The Beatles Australian chronology
| Let It Be (1970) | The Essential Beatles (1972) | The Beatles' Australian 10th Anniversary 1963-1973 Souvenir Presentation The Beatles Greatest Hits Volumes 1 and 2 (1973) |

= The Essential Beatles =

The Essential Beatles is a greatest hits compilation album by the Beatles which was exclusive to Australia and New Zealand on the Apple Records label. All of the songs featured on the album (with the exception of "With a Little Help from My Friends") reached the top 3 in the Australian charts as singles and EP tracks.

Most of the songs on the album are presented in true stereo, while "Love Me Do", "P.S. I Love You" and "Baby You're A Rich Man" are in "fake stereo". Two notable mastering glitches appear on the album: "Penny Lane" running slow with a noticeable "warble" and "Long Tall Sally" on this album, has the stereo channels reversed.

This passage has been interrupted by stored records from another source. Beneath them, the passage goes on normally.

[src/rtl/irqvr_pkg.sv]
// Package: shared types for the interrupt vector resolver.
// Assumes: nothing beyond the enum encoding being private to the block.
package irqvr_pkg;

    typedef enum logic [2:0] {
        ST_IDLE  = 3'd0,
        ST_ACK   = 3'd1,
        ST_RD_LO = 3'd2,
        ST_RD_HI = 3'd3,
        ST_DONE  = 3'd4
    } irqvr_state_e;

endpackage

[src/rtl/irqvr_page_reg.sv]
// Module: irqvr_page_reg
// Holds the table page byte, loaded through a write strobe.
// Assumes: synchronous active-low reset clears the page to zero.
module irqvr_page_reg #(
    parameter int BYTE_W = 8
) (
    input  logic              clk,
    input  logic              rst_n,
    input  logic              we,
    input  logic [BYTE_W-1:0] wdata,
    output logic [BYTE_W-1:0] page
);

    // Page storage: cleared by reset, replaced on a write strobe.
    always_ff @(posedge clk) begin
        if (!rst_n) begin
            page <= '0;
        end else if (we) begin
            page <= wdata;
        end
    end

endmodule

[src/rtl/irqvr_ptr_gen.sv]
// Module: irqvr_ptr_gen
// Freezes the table pointer {page, vector} when the vector is sampled, and
// produces the read address: the pointer, or the pointer plus one with a
// full carry into the page byte.
// Assumes: latch is high in exactly the acknowledge cycle.
module irqvr_ptr_gen #(
    parameter int BYTE_W = 8
) (
    input  logic                clk,
    input  logic                rst_n,
    input  logic                latch,
    input  logic [BYTE_W-1:0]   page,
    input  logic [BYTE_W-1:0]   vec,
    input  logic                sel_hi,
    output logic [2*BYTE_W-1:0] addr
);

    localparam int ADDR_W = 2 * BYTE_W;

    logic [ADDR_W-1:0] ptr_q;

    // Pointer register: captured once per sequence, with vector bit 0 untouched.
    always_ff @(posedge clk) begin
        if (!rst_n) begin
            ptr_q <= '0;
        end else if (latch) begin
            ptr_q <= {page, vec};
        end
    end

    // Address select: the second byte uses a full-width increment that wraps.
    always_comb begin
        addr = sel_hi ? (ptr_q + ADDR_W'(1)) : ptr_q;
    end

endmodule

The album was reissued twice in the 1980s. The first time as part of the Superstars of the '70s box set, released by the Australian branch of World Record Club in August 1980. The second being in December 1982, where it was paired with the Barry Miles book The Beatles In Their Own Words in a box set titled: The Beatles Sight & Sound.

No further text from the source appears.